Data records START
<file path="config.mk">
export PLATFORM = sky130hd
export DESIGN_NAME = cpu_flag_branch_multiply
export DESIGN_NICKNAME = d
export VERILOG_FILES = /design/src/core/rotate_swap_unit.v /design/src/core/multiply_unit.v /design/src/core/cpu_flag_branch_multiply.v
export VERILOG_INCLUDE_DIRS = /design/src /design/src/core
export SDC_FILE = /design/constraint.sdc
export NUM_CORES = 1
export LEC_CHECK = 0
export ABC_CLOCK_PERIOD_IN_PS = 13500
export BUFFER_PORTS_ARGS = -buffer_cell sky130_fd_sc_hd__buf_2
export CAP_MARGIN = 20
export CORE_UTILIZATION = 50
export DETAILED_ROUTE_END_ITERATION = 6
export GPL_ROUTABILITY_DRIVEN = 0
export GPL_TIMING_DRIVEN = 0
export PLACE_DENSITY = 0.74
export SYNTH_ARGS = -nofsm -noshare
export SYNTH_HDL_FRONTEND = slang
export SYNTH_SLANG_ARGS = --single-unit
</file>
<file path="constraint.sdc">
create_clock -name clk_in -period 13.5 [get_ports clk_in]
set_input_delay 1.35 -clock clk_in [delete_from_list [all_inputs] [get_ports clk_in]]
set_output_delay 1.35 -clock clk_in [all_outputs]
set_load 0.005 [all_outputs]
</file>
<file path="src/core/cpu_flag_branch_multiply_regs.vh">
/*
  Constants for the flag, branch, call and multiply execution unit:
  operation codes, stack and vector constants.
  Assumes inclusion by bare name from design files under core/.
*/
`ifndef CPU_FLAG_BRANCH_MULTIPLY_REGS_VH
`define CPU_FLAG_BRANCH_MULTIPLY_REGS_VH

// Operation codes presented by instruction decode
`define OP_NOP 5'h00
`define OP_ADD 5'h01
`define OP_ADC 5'h02
`define OP_SUB 5'h03
`define OP_SBB 5'h04
`define OP_CMP 5'h05
`define OP_RR 5'h06
`define OP_RRC 5'h07
`define OP_RL 5'h08
`define OP_RLC 5'h09
`define OP_SWAP 5'h0a
`define OP_MPY 5'h0b
`define OP_JC 5'h0c
`define OP_JNC 5'h0d
`define OP_JZ 5'h0e
`define OP_JNZ 5'h0f
`define OP_JP 5'h10
`define OP_JN 5'h11
`define OP_JPZ 5'h12
`define OP_CALL 5'h13
`define OP_TRAP 5'h14
`define OP_RETURN_FROM_SUBROUTINE 5'h15

// Stack and vector table
`define SP_RESET 8'h01
`define VEC_TOP 16'hffff
`define TRAP_SOFT_MIN 5'h04
`define TRAP_MAX 5'h17

`endif

</file>
<file path="src/core/rotate_swap_unit.v">
/*
  Combinational rotate and nibble swap unit.
  Assumes the caller supplies the current carry and a rotate selector.
*/
module rotate_swap_unit (
  input wire [4:0] sel_in,
  input wire [7:0] data_in,
  input wire carry_in,
  output reg [7:0] res_out,
  output reg carry_out
);

`include "cpu_flag_branch_multiply_regs.vh"

  // One rotate per selector; unknown selector passes data through
  always @* begin
    res_out = data_in;
    carry_out = carry_in;
    case (sel_in)
      `OP_RR: begin
        res_out = {data_in[0], data_in[7:1]};
        carry_out = data_in[0];
      end
      `OP_RRC: begin // 9-bit loop through carry
        res_out = {carry_in, data_in[7:1]};
        carry_out = data_in[0];
      end
      `OP_RL: begin
        res_out = {data_in[6:0], data_in[7]};
        carry_out = data_in[7];
      end
      `OP_RLC: begin
        res_out = {data_in[6:0], carry_in};
        carry_out = data_in[7];
      end
      `OP_SWAP: begin // Four left rotations
        res_out = {data_in[3:0], data_in[7:4]};
        carry_out = data_in[4];
      end
      default: begin
        res_out = data_in;
        carry_out = carry_in;
      end
    endcase
  end

endmodule

</file>
<file path="src/core/multiply_unit.v">
/*
  Combinational unsigned 8x8 shift-and-add multiplier.
  Assumes the caller registers the product; the path is one cycle long.
*/
module multiply_unit (
  input wire [7:0] a_in,
  input wire [7:0] b_in,
  output wire [15:0] prod_out
);

  wire [15:0] part [0:7]; // Partial product rows
  wire [15:0] acc [0:8]; // Running sums

  assign acc[0] = 16'h0000;

  // One row per multiplier bit; sum never exceeds 16 bits
  genvar i;
  generate
    for (i = 0; i < 8; i = i + 1) begin : row
      assign part[i] = b_in[i] ? ({8'h00, a_in} << i) : 16'h0000;
      assign acc[i+1] = acc[i] + part[i];
    end
  endgenerate

  assign prod_out = acc[8];

endmodule

</file>
<file path="src/core/cpu_flag_branch_multiply.v">
/*
  Execution unit for arithmetic flags, conditional jumps, rotates,
  multiply, subroutine call, vectored call and return.
  Assumes decode holds an operation with op_valid_in until op_ready_out,
  a stack RAM and a program memory each answering a read one cycle
  after the read strobe, and the register file taking written results.
*/
module cpu_flag_branch_multiply (
  input wire clk_in,
  input wire rstn_in,
  input wire ce_in,
  input wire op_valid_in,
  input wire [4:0] op_code_in,
  input wire [7:0] dst_in,
  input wire [7:0] src_in,
  input wire [15:0] target_in,
  input wire [15:0] ret_pc_in,
  input wire [4:0] trap_num_in,
  input wire [7:0] stk_rdata_in,
  input wire [7:0] mem_rdata_in,
  output wire op_ready_out,
  output wire done_out,
  output wire [7:0] result_out,
  output wire result_we_out,
  output wire [7:0] upper_product_out,
  output wire [7:0] lower_product_out,
  output wire product_we_out,
  output wire carry_out,
  output wire msb_out,
  output wire equal_out,
  output wire pc_load_out,
  output wire [15:0] pc_next_out,
  output wire branch_taken_out,
  output wire stk_we_out,
  output wire stk_re_out,
  output wire [7:0] stk_addr_out,
  output wire [7:0] stk_wdata_out,
  output wire mem_rd_out,
  output wire [15:0] mem_addr_out,
  output wire [7:0] sp_out
);

`include "cpu_flag_branch_multiply_regs.vh"

  // Sequencer states
  localparam [2:0] S_IDLE = 3'h0; // Ready for the next operation
  localparam [2:0] S_PUSH = 3'h1; // Second push byte
  localparam [2:0] S_VEC1 = 3'h2; // Vector high byte read
  localparam [2:0] S_VEC2 = 3'h3; // Vector low byte read
  localparam [2:0] S_VEC3 = 3'h4; // Vector high byte arrives
  localparam [2:0] S_POP1 = 3'h5; // Second pop read
  localparam [2:0] S_POP2 = 3'h6; // Low byte arrives
  localparam [2:0] S_POP3 = 3'h7; // High byte arrives

  // Control and flag state
  reg [2:0] state_q; // Sequencer state
  reg carry_q; // Borrowless bit
  reg msb_q; // Top bit of last result
  reg equal_q; // Result zero / operands equal / upper product byte zero
  reg [7:0] sp_q; // Stack pointer
  reg is_trap_q; // Call in flight is vectored
  reg [4:0] trap_q; // Vector number in flight
  reg [15:0] ret_q; // Return address being pushed
  reg [15:0] tgt_q; // Call target being built
  reg [7:0] pop_lo_q; // Popped low byte

  // Output registers
  reg done_q;
  reg [7:0] result_q;
  reg result_we_q;
  reg [7:0] upper_q;
  reg [7:0] lower_q;
  reg product_we_q;
  reg pc_load_q;
  reg [15:0] pc_next_q;
  reg taken_q;
  reg stk_we_q;
  reg stk_re_q;
  reg [7:0] stk_addr_q;
  reg [7:0] stk_wdata_q;
  reg mem_rd_q;
  reg [15:0] mem_addr_q;

  // Datapath wires
  wire is_sub; // Subtracting form of the adder
  wire carry_in_w; // Adder carry input
  wire [7:0] operand_b; // Source, inverted for subtraction
  wire [8:0] sum9; // Nine-bit sum, bit 8 is carry / no-borrow
  wire [7:0] rot_res; // Rotate unit result
  wire rot_carry; // Rotate unit carry
  wire [15:0] prod; // Multiplier result
  wire take_op; // Operation accepted this cycle

  // Returns the low-byte address of a vector entry
  function [15:0] vec_lsb;
    input [4:0] num;
    begin
      vec_lsb = `VEC_TOP - {10'h000, num, 1'b0};
    end
  endfunction

  // Jump condition from the three flags; JP tests msb and equal, each other form one flag
  function jump_cond;
    input [4:0] op;
    input c;
    input n;
    input z;
    begin
      case (op)
        `OP_JC: jump_cond = c;
        `OP_JNC: jump_cond = ~c;
        `OP_JZ: jump_cond = z;
        `OP_JNZ: jump_cond = ~z;
        `OP_JP: jump_cond = ~n & ~z;
        `OP_JN: jump_cond = n;
        `OP_JPZ: jump_cond = ~n;
        default: jump_cond = 1'b0;
      endcase
    end
  endfunction

  // One adder serves add, subtract and compare: d + ~s + 1 subtracts
  assign is_sub = (op_code_in == `OP_SUB) || (op_code_in == `OP_SBB) ||
                  (op_code_in == `OP_CMP);
  assign operand_b = is_sub ? ~src_in : src_in;
  // Plain forms fix the carry in; chained forms reuse the flag
  assign carry_in_w = (op_code_in == `OP_ADC) ? carry_q :
                      (op_code_in == `OP_SBB) ? carry_q :
                      is_sub;
  assign sum9 = {1'b0, dst_in} + {1'b0, operand_b} + {8'h00, carry_in_w};

  assign take_op = op_valid_in && (state_q == S_IDLE);

  // Rotates and swap
  rotate_swap_unit i_rotate_swap_unit (
    .sel_in(op_code_in),
    .data_in(dst_in),
    .carry_in(carry_q),
    .res_out(rot_res),
    .carry_out(rot_carry)
  );

  // Multiplier: destination times source
  multiply_unit i_multiply_unit (
    .a_in(dst_in),
    .b_in(src_in),
    .prod_out(prod)
  );

  // Main sequencer, flags and registered outputs; ce_in freezes all but reset
  always @(posedge clk_in) begin
    if (!rstn_in) begin
      state_q <= S_IDLE;
      carry_q <= 1'b0;
      msb_q <= 1'b0;
      equal_q <= 1'b0;
      sp_q <= `SP_RESET;
      is_trap_q <= 1'b0;
      trap_q <= 5'h00;
      ret_q <= 16'h0000;
      tgt_q <= 16'h0000;
      pop_lo_q <= 8'h00;
      done_q <= 1'b0;
      result_q <= 8'h00;
      result_we_q <= 1'b0;
      upper_q <= 8'h00;
      lower_q <= 8'h00;
      product_we_q <= 1'b0;
      pc_load_q <= 1'b0;
      pc_next_q <= 16'h0000;
      taken_q <= 1'b0;
      stk_we_q <= 1'b0;
      stk_re_q <= 1'b0;
      stk_addr_q <= 8'h00;
      stk_wdata_q <= 8'h00;
      mem_rd_q <= 1'b0;
      mem_addr_q <= 16'h0000;
    end else if (ce_in) begin
      // Strobes default low; each lasts one cycle
      done_q <= 1'b0;
      result_we_q <= 1'b0;
      product_we_q <= 1'b0;
      pc_load_q <= 1'b0;
      taken_q <= 1'b0;
      stk_we_q <= 1'b0;
      stk_re_q <= 1'b0;
      mem_rd_q <= 1'b0;
      case (state_q)
        S_IDLE: begin
          if (take_op) begin
            case (op_code_in)
              `OP_ADD, `OP_ADC, `OP_SUB, `OP_SBB: begin
                result_q <= sum9[7:0];
                result_we_q <= 1'b1;
                carry_q <= sum9[8];
                msb_q <= sum9[7];
                equal_q <= (sum9[7:0] == 8'h00);
                done_q <= 1'b1;
              end
              `OP_CMP: begin
                // Flags only; no write strobe
                carry_q <= sum9[8]; // No borrow when d >= s
                msb_q <= sum9[7];
                equal_q <= (dst_in == src_in);
                done_q <= 1'b1;
              end
              `OP_RR, `OP_RRC, `OP_RL, `OP_RLC, `OP_SWAP: begin
                result_q <= rot_res;
                result_we_q <= 1'b1;
                carry_q <= rot_carry;
                msb_q <= rot_res[7];
                equal_q <= (rot_res == 8'h00);
                done_q <= 1'b1;
              end
              `OP_MPY: begin
                upper_q <= prod[15:8];
                lower_q <= prod[7:0];
                product_we_q <= 1'b1;
                // Product cannot overflow, so carry is cleared
                carry_q <= 1'b0;
                msb_q <= prod[15];
                equal_q <= (prod[15:8] == 8'h00);
                done_q <= 1'b1;
              end
              `OP_JC, `OP_JNC, `OP_JZ, `OP_JNZ,
              `OP_JP, `OP_JN, `OP_JPZ: begin
                // Flags are read, never written, by a jump
                taken_q <= jump_cond(op_code_in, carry_q, msb_q, equal_q);
                pc_load_q <= jump_cond(op_code_in, carry_q, msb_q,
                                       equal_q);
                pc_next_q <= target_in;
                done_q <= 1'b1;
              end
              `OP_CALL, `OP_TRAP: begin
                if ((op_code_in == `OP_TRAP) &&
                    (trap_num_in > `TRAP_MAX)) begin
                  // No vector beyond the table: ignored
                  done_q <= 1'b1;
                end else begin
                  // First push: return high byte
                  ret_q <= ret_pc_in;
                  tgt_q <= target_in;
                  is_trap_q <= (op_code_in == `OP_TRAP);
                  trap_q <= trap_num_in;
                  sp_q <= sp_q + 8'h01;
                  stk_we_q <= 1'b1;
                  stk_addr_q <= sp_q + 8'h01;
                  stk_wdata_q <= ret_pc_in[15:8];
                  state_q <= S_PUSH;
                end
              end
              `OP_RETURN_FROM_SUBROUTINE: begin
                // Low byte sits on top
                stk_re_q <= 1'b1;
                stk_addr_q <= sp_q;
                sp_q <= sp_q - 8'h01;
                state_q <= S_POP1;
              end
              default: begin
                // Unknown or no-op code completes with no effect
                done_q <= 1'b1;
              end
            endcase
          end
        end
        S_PUSH: begin
          // Second push: return low byte
          sp_q <= sp_q + 8'h01;
          stk_we_q <= 1'b1;
          stk_addr_q <= sp_q + 8'h01;
          stk_wdata_q <= ret_q[7:0];
          if (is_trap_q) begin
            state_q <= S_VEC1;
          end else begin
            // Direct call jumps once both bytes are queued
            pc_load_q <= 1'b1;
            taken_q <= 1'b1;
            pc_next_q <= tgt_q;
            done_q <= 1'b1;
            state_q <= S_IDLE;
          end
        end
        S_VEC1: begin
          // High byte at the lower address
          mem_rd_q <= 1'b1;
          mem_addr_q <= vec_lsb(trap_q) - 16'h0001;
          state_q <= S_VEC2;
        end
        S_VEC2: begin
          // Low byte address
          mem_rd_q <= 1'b1;
          mem_addr_q <= vec_lsb(trap_q);
          state_q <= S_VEC3;
        end
        S_VEC3: begin
          // High byte answered for the first read
          tgt_q[15:8] <= mem_rdata_in;
          state_q <= S_POP3;
          is_trap_q <= 1'b1;
        end
        S_POP1: begin
          // High byte is one below
          stk_re_q <= 1'b1;
          stk_addr_q <= sp_q;
          sp_q <= sp_q - 8'h01;
          is_trap_q <= 1'b0;
          state_q <= S_POP2;
        end
        S_POP2: begin
          pop_lo_q <= stk_rdata_in;
          state_q <= S_POP3;
        end
        S_POP3: begin
          // Shared finish: vector low byte or popped high byte
          pc_load_q <= 1'b1;
          taken_q <= 1'b1;
          if (is_trap_q) begin
            pc_next_q <= {tgt_q[15:8], mem_rdata_in};
          end else begin
            pc_next_q <= {stk_rdata_in, pop_lo_q};
          end
          is_trap_q <= 1'b0;
          done_q <= 1'b1;
          state_q <= S_IDLE;
        end
        default: begin
          state_q <= S_IDLE;
        end
      endcase
    end
  end

  // Ready is combinational so decode can issue back to back
  assign op_ready_out = (state_q == S_IDLE);
  assign done_out = done_q;
  assign result_out = result_q;
  assign result_we_out = result_we_q;
  assign upper_product_out = upper_q;
  assign lower_product_out = lower_q;
  assign product_we_out = product_we_q;
  assign carry_out = carry_q;
  assign msb_out = msb_q;
  assign equal_out = equal_q;
  assign pc_load_out = pc_load_q;
  assign pc_next_out = pc_next_q;
  assign branch_taken_out = taken_q;
  assign stk_we_out = stk_we_q;
  assign stk_re_out = stk_re_q;
  assign stk_addr_out = stk_addr_q;
  assign stk_wdata_out = stk_wdata_q;
  assign mem_rd_out = mem_rd_q;
  assign mem_addr_out = mem_addr_q;
  assign sp_out = sp_q;

endmodule

</file>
Data records END
Exercise aim
Your reply is to repeat, unchanged, the lines above running from the one with "tgt_q <= 16'h0000;" up to and including the one with "if (take_op) begin".

Solution for this exercise
      tgt_q <= 16'h0000;
      pop_lo_q <= 8'h00;
      done_q <= 1'b0;
      result_q <= 8'h00;
      result_we_q <= 1'b0;
      upper_q <= 8'h00;
      lower_q <= 8'h00;
      product_we_q <= 1'b0;
      pc_load_q <= 1'b0;
      pc_next_q <= 16'h0000;
      taken_q <= 1'b0;
      stk_we_q <= 1'b0;
      stk_re_q <= 1'b0;
      stk_addr_q <= 8'h00;
      stk_wdata_q <= 8'h00;
      mem_rd_q <= 1'b0;
      mem_addr_q <= 16'h0000;
    end else if (ce_in) begin
      // Strobes default low; each lasts one cycle
      done_q <= 1'b0;
      result_we_q <= 1'b0;
      product_we_q <= 1'b0;
      pc_load_q <= 1'b0;
      taken_q <= 1'b0;
      stk_we_q <= 1'b0;
      stk_re_q <= 1'b0;
      mem_rd_q <= 1'b0;
      case (state_q)
        S_IDLE: begin
          if (take_op) begin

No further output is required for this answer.